Алексей Евсеев (jewsejka) wrote in ru_bykov,
Алексей Евсеев
jewsejka
ru_bykov

Category:

Дмитрий Быков // "Дилетант", №12, декабрь 2014 года

.
ПОРТРЕТНАЯ ГАЛЕРЕЯ ДМИТРИЯ БЫКОВА



ВЕРА ИНБЕР

1

На свете не так много стихов, над которыми я плакал, — и это не обязательно хорошие стихи: у цветаевской любимицы Сонечки Голлидей все было в порядке с литературным вкусом, а плакала она все же не от цветаевских стихов, а от «Дарю тебе собачку, прошу ее любить». И все-таки заставить читателя рыдать и умиляться — серьезная заслуга, ибо чувства эти благотворны. Понятно, почему я два часа не мог успокоиться после есенинской «Песни о собаке», — я и сейчас ее считаю одним из величайших русских стихотворений — но не возьмусь объяснить, почему в возрасте этак десятилетнем я ревел над стихами Инбер: «Поздней ночью у подушки, когда все утомлены, вырастают маленькие ушки, чтобы слушать сны». Что здесь такого? Сплошная ведь идиллия! Ночью подушка не спит, слушает сны, а днем сама отсыпается; банальный сказочный сюжет. Но то ли оттого, что одушевлено и наделено волшебными способностями было такое пухлое и прозаическое существо, как подушка, то ли от особой инберовской слезной интонации я совершенно утратил самоконтроль. И должен вам сказать, что годы в этом смысле мало что изменили — есть у Инбер стихотворение, над которым я и сейчас... что вовсе уж неприлично моим летам... Я говорю про колыбельную «Сыну, которого нет». Там гениально все, кроме последней строфы (в которой автор впадает в совершенно уже плюшевую слащавость): «Заглянул в родную гавань — и уплыл опять. Мальчик создан, чтобы плавать, мама — чтобы ждать». Нет, невозможно.

Может, если бы не в детстве я читал все это... Но с тех пор ее стихи настолько врезались в память, домашний фольклор и современную речь, что всякий раз, поворачивая на Можайку с МКАДа, я читаю — про себя или вслух: «Еще стояли холода во всей своей красе, еще белели провода Можайского шоссе... Один подснежник-новичок задумал было встать, приподнял белый колпачок — и спрятался опять». Это из детской поэмы про войну — «Домой, домой», — где описана история скворчиной семьи, улетевшей в эвакуацию и счастливо вернувшейся на родные березы.

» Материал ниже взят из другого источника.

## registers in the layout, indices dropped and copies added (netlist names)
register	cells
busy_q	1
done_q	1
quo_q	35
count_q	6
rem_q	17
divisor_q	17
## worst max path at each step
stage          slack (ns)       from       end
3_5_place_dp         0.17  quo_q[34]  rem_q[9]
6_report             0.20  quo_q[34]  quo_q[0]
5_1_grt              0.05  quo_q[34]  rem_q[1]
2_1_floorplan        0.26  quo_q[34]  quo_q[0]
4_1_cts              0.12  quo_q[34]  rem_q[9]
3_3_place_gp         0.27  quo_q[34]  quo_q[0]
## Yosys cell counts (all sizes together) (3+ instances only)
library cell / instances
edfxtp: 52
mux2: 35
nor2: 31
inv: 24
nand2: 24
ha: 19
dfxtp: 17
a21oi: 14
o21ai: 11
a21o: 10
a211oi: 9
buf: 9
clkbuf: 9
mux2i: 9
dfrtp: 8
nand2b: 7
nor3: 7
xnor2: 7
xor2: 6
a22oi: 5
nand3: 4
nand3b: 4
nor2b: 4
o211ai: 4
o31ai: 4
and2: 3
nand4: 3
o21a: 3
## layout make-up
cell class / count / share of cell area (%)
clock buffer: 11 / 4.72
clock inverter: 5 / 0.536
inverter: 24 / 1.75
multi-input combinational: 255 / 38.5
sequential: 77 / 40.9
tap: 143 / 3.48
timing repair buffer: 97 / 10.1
`src/rtl/urb_pkg.sv`:
```
// Shared types and constants for the serial port receive and transmit ring buffers.
`default_nettype none

package urb_pkg;

    localparam int unsigned RX_DEPTH_DEF = 64;
    localparam int unsigned TX_DEPTH_DEF = 64;
    localparam int unsigned BYTE_W       = 8;

    typedef enum logic [1:0] {
        MODE_RX_BYTE  = 2'd0,
        MODE_SW_READ  = 2'd1,
        MODE_SW_SEND  = 2'd2,
        MODE_TX_READY = 2'd3
    } mode_t;

    typedef enum logic [2:0] {
        ST_OK       = 3'd0,
        ST_RX_EMPTY = 3'd1,
        ST_TX_FULL  = 3'd2,
        ST_RX_DROP  = 3'd3,
        ST_TX_IDLE  = 3'd4
    } status_t;

    typedef logic [BYTE_W-1:0] byte_t;

    typedef struct packed {
        logic  push;
        logic  pop;
        byte_t wr_data;
    } ring_ctl_t;

    typedef struct packed {
        logic full;
        logic empty;
    } ring_stat_t;

endpackage

`default_nettype wire

```
`src/rtl/urb_if.sv`:
```
// Request and result channel interfaces for the ring buffer block.
`default_nettype none

interface urb_cmd_if;
    import urb_pkg::*;

    logic  valid;
    logic  ready;
    mode_t mode;
    byte_t data_in;

    modport source (output valid, output mode, output data_in, input ready);
    modport sink   (input valid, input mode, input data_in, output ready);
endinterface

interface urb_result_if;
    import urb_pkg::*;

    logic    valid;
    logic    ready;
    status_t status;
    byte_t   data_out;
    logic    data_valid;
    logic    tx_request;

    modport source (output valid, output status, output data_out, output data_valid,
                    output tx_request, input ready);
    modport sink   (input valid, input status, input data_out, input data_valid,
                    input tx_request, output ready);
endinterface

`default_nettype wire

```
`src/rtl/uart_rx_tx_ring_buffers.sv`:
```
// Top level: serial port receive and transmit ring buffers with request/result channels.
// Two-stage pipeline: a request is registered in the first stage, then in the output stage.
// Throughput: one request per cycle unless results stall; the memory read is registered.
// Backpressure on the result channel stalls the pipeline; the request side stalls only when full.
// Reset clears both rings' pointers, the transmit-request flag and the pipeline valids.
// Ring memories are not cleared; only entries already written are ever read.
`default_nettype none

module uart_rx_tx_ring_buffers #(
    parameter int unsigned RX_DEPTH = urb_pkg::RX_DEPTH_DEF,
    parameter int unsigned TX_DEPTH = urb_pkg::TX_DEPTH_DEF
) (
    input  wire logic   clk,
    input  wire logic   rst_n,
    urb_cmd_if.sink     cmd,
    urb_result_if.source result
);
    import urb_pkg::*;

    ring_ctl_t  rx_ctl;
    ring_ctl_t  tx_ctl;
    ring_stat_t rx_stat;
    ring_stat_t tx_stat;
    byte_t      rx_rd_data;
    byte_t      tx_rd_data;

    logic    accept;
    logic    s1_adv;
    status_t status_now;
    logic    dv_now;
    logic    flag_next;
    logic    flag_reg;

    logic    s1_valid_reg;
    status_t s1_status_reg;
    logic    s1_dv_reg;
    logic    s1_tx_reg;
    logic    s1_flag_reg;

    logic    out_valid_reg;
    status_t out_status_reg;
    byte_t   out_data_reg;
    logic    out_dv_reg;
    logic    out_flag_reg;

    urb_ring #(.DEPTH(RX_DEPTH)) u_rx_ring (
        .clk     (clk),
        .rst_n   (rst_n),
        .ctl     (rx_ctl),
        .stat    (rx_stat),
        .rd_data (rx_rd_data)
    );

    urb_ring #(.DEPTH(TX_DEPTH)) u_tx_ring (
        .clk     (clk),
        .rst_n   (rst_n),
        .ctl     (tx_ctl),
        .stat    (tx_stat),
        .rd_data (tx_rd_data)
    );

    assign s1_adv    = s1_valid_reg && (!out_valid_reg || result.ready);
    assign cmd.ready = !s1_valid_reg || s1_adv;
    assign accept    = cmd.valid && cmd.ready;

    always_comb
    begin
        rx_ctl     = '{push: 1'b0, pop: 1'b0, wr_data: cmd.data_in};
        tx_ctl     = '{push: 1'b0, pop: 1'b0, wr_data: cmd.data_in};
        status_now = ST_OK;
        dv_now     = 1'b0;
        flag_next  = flag_reg;
        case (cmd.mode)
            MODE_RX_BYTE:
            begin
                if (rx_stat.full)
                begin
                    status_now = ST_RX_DROP;
                end
                else
                begin
                    rx_ctl.push = accept;
                end
            end
            MODE_SW_READ:
            begin
                if (rx_stat.empty)
                begin
                    status_now = ST_RX_EMPTY;
                end
                else
                begin
                    rx_ctl.pop = accept;
                    dv_now     = 1'b1;
                end
            end
            MODE_SW_SEND:
            begin
                if (tx_stat.full)
                begin
                    status_now = ST_TX_FULL;
                end
                else
                begin
                    tx_ctl.push = accept;
                    flag_next   = 1'b1;
                end
            end
            MODE_TX_READY:
            begin
                if (!flag_reg)
                begin
                    status_now = ST_TX_IDLE;
                end
                else if (tx_stat.empty)
                begin
                    status_now = ST_TX_IDLE;
                    flag_next  = 1'b0;
                end
                else
                begin
                    tx_ctl.pop = accept;
                    dv_now     = 1'b1;
                end
            end
            default:
            begin
                status_now = ST_OK;
            end
        endcase
    end

    always_ff @(posedge clk or negedge rst_n)
    begin
        if (!rst_n)
        begin
            flag_reg      <= 1'b0;
            s1_valid_reg  <= 1'b0;
            out_valid_reg <= 1'b0;
        end
        else
        begin
            if (accept)
            begin
                flag_reg <= flag_next;
            end
            if (accept)
            begin
                s1_valid_reg <= 1'b1;
            end
            else if (s1_adv)
            begin
                s1_valid_reg <= 1'b0;
            end
            if (s1_adv)
            begin
                out_valid_reg <= 1'b1;
            end
            else if (result.ready)
            begin
                out_valid_reg <= 1'b0;
            end
        end
    end

    always_ff @(posedge clk)
    begin
        if (accept)
        begin
            s1_status_reg <= status_now;
            s1_dv_reg     <= dv_now;
            s1_tx_reg     <= (cmd.mode == MODE_TX_READY);
            s1_flag_reg   <= flag_next;
        end
        if (s1_adv)
        begin
            out_status_reg <= s1_status_reg;
            out_dv_reg     <= s1_dv_reg;
            out_flag_reg   <= s1_flag_reg;
            if (!s1_dv_reg)
            begin
                out_data_reg <= '0;
            end
            else if (s1_tx_reg)
            begin
                out_data_reg <= tx_rd_data;
            end
            else
            begin
                out_data_reg <= rx_rd_data;
            end
        end
    end

    assign result.valid      = out_valid_reg;
    assign result.status     = out_status_reg;
    assign result.data_out   = out_data_reg;
    assign result.data_valid = out_dv_reg;
    assign result.tx_request = out_flag_reg;

endmodule

`default_nettype wire

```
`src/rtl/urb_ring.sv`:
```
// One ring buffer: storage memory, write and read pointers, registered read data.
`default_nettype none

module urb_ring #(
    parameter int unsigned DEPTH = urb_pkg::RX_DEPTH_DEF
) (
    input  wire logic               clk,
    input  wire logic               rst_n,
    input  wire urb_pkg::ring_ctl_t ctl,
    output urb_pkg::ring_stat_t     stat,
    output urb_pkg::byte_t          rd_data
);
    import urb_pkg::*;

    localparam int unsigned AW = (DEPTH > 1) ? $clog2(DEPTH) : 1;
    localparam logic [AW-1:0] LAST = AW'(DEPTH - 1);

    byte_t         mem [DEPTH];
    byte_t         rd_data_reg;
    logic [AW-1:0] wr_ptr_reg;
    logic [AW-1:0] wr_ptr_next;
    logic [AW-1:0] rd_ptr_reg;
    logic [AW-1:0] rd_ptr_next;
    logic [AW-1:0] wr_ptr_inc;
    logic [AW-1:0] rd_ptr_inc;

    always_comb
    begin
        wr_ptr_inc  = (wr_ptr_reg == LAST) ? '0 : wr_ptr_reg + AW'(1);
        rd_ptr_inc  = (rd_ptr_reg == LAST) ? '0 : rd_ptr_reg + AW'(1);
        stat.full   = (wr_ptr_inc == rd_ptr_reg);
        stat.empty  = (wr_ptr_reg == rd_ptr_reg);
        wr_ptr_next = ctl.push ? wr_ptr_inc : wr_ptr_reg;
        rd_ptr_next = ctl.pop ? rd_ptr_inc : rd_ptr_reg;
    end

    always_ff @(posedge clk or negedge rst_n)
    begin
        if (!rst_n)
        begin
            wr_ptr_reg <= '0;
            rd_ptr_reg <= '0;
        end
        else
        begin
            wr_ptr_reg <= wr_ptr_next;
            rd_ptr_reg <= rd_ptr_next;
        end
    end

    always_ff @(posedge clk)
    begin
        if (ctl.push)
        begin
            mem[wr_ptr_reg] <= ctl.wr_data;
        end
        if (ctl.pop)
        begin
            rd_data_reg <= mem[rd_ptr_reg];
        end
    end

    assign rd_data = rd_data_reg;

endmodule

`default_nettype wire

```
`src/flat_wrapper.sv`:
```
// flat-port wrapper written by rule: the top's interface ports become plain ports
module uart_rx_tx_ring_buffers_flat import urb_pkg::*;
#(
    parameter int unsigned RX_DEPTH = urb_pkg::RX_DEPTH_DEF,
    parameter int unsigned TX_DEPTH = urb_pkg::TX_DEPTH_DEF
)
  (clk, rst_n, cmd_valid, cmd_mode, cmd_data_in, cmd_ready, result_valid, result_status, result_data_out, result_data_valid, result_tx_request, result_ready);
  urb_cmd_if cmd_i ();
  urb_result_if result_i ();
  input  wire logic clk;
  input  wire logic rst_n;
  input wire logic [$bits(cmd_i.valid)-1:0] cmd_valid;
  input wire logic [$bits(cmd_i.mode)-1:0] cmd_mode;
  input wire logic [$bits(cmd_i.data_in)-1:0] cmd_data_in;
  output wire logic [$bits(cmd_i.ready)-1:0] cmd_ready;
  output wire logic [$bits(result_i.valid)-1:0] result_valid;
  output wire logic [$bits(result_i.status)-1:0] result_status;
  output wire logic [$bits(result_i.data_out)-1:0] result_data_out;
  output wire logic [$bits(result_i.data_valid)-1:0] result_data_valid;
  output wire logic [$bits(result_i.tx_request)-1:0] result_tx_request;
  input wire logic [$bits(result_i.ready)-1:0] result_ready;
  assign cmd_i.valid = cmd_valid;
  assign cmd_i.mode = cmd_mode;
  assign cmd_i.data_in = cmd_data_in;
  assign cmd_ready = cmd_i.ready;
  assign result_valid = result_i.valid;
  assign result_status = result_i.status;
  assign result_data_out = result_i.data_out;
  assign result_data_valid = result_i.data_valid;
  assign result_tx_request = result_i.tx_request;
  assign result_i.ready = result_ready;
  uart_rx_tx_ring_buffers #(.RX_DEPTH(RX_DEPTH), .TX_DEPTH(TX_DEPTH)) u_core (.clk(clk), .rst_n(rst_n), .cmd(cmd_i), .result(result_i));
endmodule
```
--- src/rtl/core/ffa_pkg.sv ---
// ----------------------------------------------------------------------------
// ffa_pkg
// Shared constants, header layout and controller/datapath interface types
// for the first-fit heap allocator.
// ----------------------------------------------------------------------------
package ffa_pkg;

  localparam int HEAP_BYTES  = 4096;
  localparam int ALIGN_BYTES = 8;
  localparam int HDR_BYTES   = 8;
  localparam int SLOTS       = HEAP_BYTES / ALIGN_BYTES;
  localparam int SLOT_W      = $clog2(SLOTS);
  localparam int ALIGN_SH    = $clog2(ALIGN_BYTES);
  localparam int POS_W       = $clog2(HEAP_BYTES) + 2;

  localparam int REQ_W  = 13;
  localparam int NEED_W = REQ_W + 1;
  localparam int OFF_W  = 12;
  localparam int SIZE_W = 12;
  localparam int CNT_W  = 9;
  localparam int STAT_W = 3;

  typedef enum logic [STAT_W-1:0] {
    STAT_DONE    = 3'd0,
    STAT_ZERO    = 3'd1,
    STAT_NOSPACE = 3'd2,
    STAT_INVALID = 3'd3,
    STAT_NULL    = 3'd4
  } stat_t;

  typedef struct packed {
    logic              used;
    logic [SIZE_W-1:0] size;
  } hdr_t;

  typedef enum logic [3:0] {
    ST_IDLE,
    ST_ALLOC_WALK,
    ST_ALLOC_SPLIT,
    ST_ALLOC_MARK,
    ST_FREE_FIND,
    ST_FREE_MARK,
    ST_COAL_START,
    ST_COAL_C,
    ST_COAL_N,
    ST_COAL_MERGE,
    ST_RESULT
  } fsm_t;

  typedef enum logic [1:0] {RD_NONE, RD_ZERO, RD_WALK, RD_MERGE} rd_sel_t;
  typedef enum logic [1:0] {WR_NONE, WR_SPLIT, WR_CUR} wr_sel_t;
  typedef enum logic [1:0] {CUR_HOLD, CUR_TAKE, CUR_TRIM, CUR_GROW} cur_op_t;
  typedef enum logic [1:0] {CNT_HOLD, CNT_ADD, CNT_SUB} cnt_op_t;

  typedef struct packed {
    logic    load_req;
    rd_sel_t rd_sel;
    wr_sel_t wr_sel;
    logic    wr_used;
    cur_op_t cur_op;
    cnt_op_t cnt_op;
    logic    res_load;
    stat_t   res_status;
    logic    res_grant;
    logic    out_load;
  } dp_cmd_t;

  typedef struct packed {
    logic in_free;
    logic in_zero;
    logic in_null;
    logic in_badoff;
    logic fit;
    logic split;
    logic walk_end;
    logic match;
    logic past;
    logic hdr_used;
    logic merge;
    logic merge_end;
    logic out_free;
  } dp_stat_t;

endpackage

--- src/rtl/core/ffa_ctrl.sv ---
// ----------------------------------------------------------------------------
// ffa_ctrl
// Sequencer for allocate search, split, free lookup and the coalescing pass.
// ----------------------------------------------------------------------------
module ffa_ctrl import ffa_pkg::*; (
  input  logic     clk,
  input  logic     rst,
  input  logic     in_valid,
  output logic     in_ready,
  input  dp_stat_t stat,
  output dp_cmd_t  cmd
);

  fsm_t state, state_next;
  logic accept;

  assign in_ready = (state == ST_IDLE);
  assign accept   = in_valid && in_ready;

  always_ff @(posedge clk) begin
    if (rst) begin
      state <= ST_IDLE;
    end else begin
      state <= state_next;
    end
  end

  always_comb begin
    state_next = state;
    unique case (state)
      ST_IDLE: begin
        if (accept) begin
          if (!stat.in_free) begin
            state_next = stat.in_zero ? ST_RESULT : ST_ALLOC_WALK;
          end else if (stat.in_null || stat.in_badoff) begin
            state_next = ST_RESULT;
          end else begin
            state_next = ST_FREE_FIND;
          end
        end
      end
      ST_ALLOC_WALK: begin
        if (stat.fit) begin
          state_next = stat.split ? ST_ALLOC_SPLIT : ST_ALLOC_MARK;
        end else if (stat.walk_end) begin
          state_next = ST_RESULT;
        end
      end
      ST_ALLOC_SPLIT: state_next = ST_ALLOC_MARK;
      ST_ALLOC_MARK:  state_next = ST_RESULT;
      ST_FREE_FIND: begin
        if (stat.match) begin
          state_next = stat.hdr_used ? ST_FREE_MARK : ST_RESULT;
        end else if (stat.past || stat.walk_end) begin
          state_next = ST_RESULT;
        end
      end
      ST_FREE_MARK:  state_next = ST_COAL_START;
      ST_COAL_START: state_next = ST_COAL_C;
      ST_COAL_C:     state_next = stat.walk_end ? ST_RESULT : ST_COAL_N;
      ST_COAL_N: begin
        if (stat.merge) begin
          state_next = ST_COAL_MERGE;
        end else if (stat.walk_end) begin
          state_next = ST_RESULT;
        end
      end
      ST_COAL_MERGE: state_next = stat.merge_end ? ST_RESULT : ST_COAL_N;
      ST_RESULT: begin
        if (stat.out_free) begin
          state_next = ST_IDLE;
        end
      end
      default: state_next = ST_IDLE;
    endcase
  end

  always_comb begin
    cmd = '0;
    unique case (state)
      ST_IDLE: begin
        if (accept) begin
          cmd.load_req = 1'b1;
          if (!stat.in_free) begin
            if (stat.in_zero) begin
              cmd.res_load   = 1'b1;
              cmd.res_status = STAT_ZERO;
            end else begin
              cmd.rd_sel = RD_ZERO;
            end
          end else if (stat.in_null) begin
            cmd.res_load   = 1'b1;
            cmd.res_status = STAT_NULL;
          end else if (stat.in_badoff) begin
            cmd.res_load   = 1'b1;
            cmd.res_status = STAT_INVALID;
          end else begin
            cmd.rd_sel = RD_ZERO;
          end
        end
      end
      ST_ALLOC_WALK: begin
        if (stat.fit) begin
          cmd.cur_op = CUR_TAKE;
        end else if (stat.walk_end) begin
          cmd.res_load   = 1'b1;
          cmd.res_status = STAT_NOSPACE;
        end else begin
          cmd.rd_sel = RD_WALK;
        end
      end
      ST_ALLOC_SPLIT: begin
        cmd.wr_sel = WR_SPLIT;
        cmd.cur_op = CUR_TRIM;
      end
      ST_ALLOC_MARK: begin
        cmd.wr_sel     = WR_CUR;
        cmd.wr_used    = 1'b1;
        cmd.cnt_op     = CNT_ADD;
        cmd.res_load   = 1'b1;
        cmd.res_status = STAT_DONE;
        cmd.res_grant  = 1'b1;
      end
      ST_FREE_FIND: begin
        if (stat.match) begin
          if (stat.hdr_used) begin
            cmd.cur_op = CUR_TAKE;
          end else begin
            cmd.res_load   = 1'b1;
            cmd.res_status = STAT_INVALID;
          end
        end else if (stat.past || stat.walk_end) begin
          cmd.res_load   = 1'b1;
          cmd.res_status = STAT_INVALID;
        end else begin
          cmd.rd_sel = RD_WALK;
        end
      end
      ST_FREE_MARK: begin
        cmd.wr_sel = WR_CUR;
        cmd.cnt_op = CNT_SUB;
      end
      ST_COAL_START: cmd.rd_sel = RD_ZERO;
      ST_COAL_C: begin
        cmd.cur_op = CUR_TAKE;
        if (stat.walk_end) begin
          cmd.res_load   = 1'b1;
          cmd.res_status = STAT_DONE;
        end else begin
          cmd.rd_sel = RD_WALK;
        end
      end
      ST_COAL_N: begin
        // A free neighbor folds into the current chunk, which is then
        // checked again against its new successor.
        if (stat.merge) begin
          cmd.cur_op = CUR_GROW;
        end else begin
          cmd.cur_op = CUR_TAKE;
          if (stat.walk_end) begin
            cmd.res_load   = 1'b1;
            cmd.res_status = STAT_DONE;
          end else begin
            cmd.rd_sel = RD_WALK;
          end
        end
      end
      ST_COAL_MERGE: begin
        cmd.wr_sel = WR_CUR;
        if (stat.merge_end) begin
          cmd.res_load   = 1'b1;
          cmd.res_status = STAT_DONE;
        end else begin
          cmd.rd_sel = RD_MERGE;
        end
      end
      ST_RESULT: cmd.out_load = stat.out_free;
      default: ;
    endcase
  end

endmodule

И после этого мне тут будут впаривать — как пишут в некоторых сегодняшних статьях про Инбер, — что в большую литературу она так и не вошла: мило, талантливо, но никому сейчас не нужно... Во-первых, автор, который вошел в фольклор, уже в литературе, не вычеркнешь: «У сороконожки народились крошки» — не хуже Чуковского. А «Девушка из Нагасаки»? Скажи ей кто, что в памяти народной останется от нее главным образом эта песня, Инбер бы, может, переключилась на шансон и многого бы достигла; как все поэты, умеющие писать прозу, она сильна в балладе, замечательно держит сюжет, и такие ее стихи, как «Васька Свист в переплете» или «Сеттер Джек», попали бы в хрестоматию советской поэзии при самом требовательном отборе. Вертинский, весьма придирчивый в выборе текстов, написал на ее стихи знаменитого «Джонни» — «У маленького Джонни горячие ладони и зубы, как миндаль», — и эта вещь тоже не может посетовать на забвение.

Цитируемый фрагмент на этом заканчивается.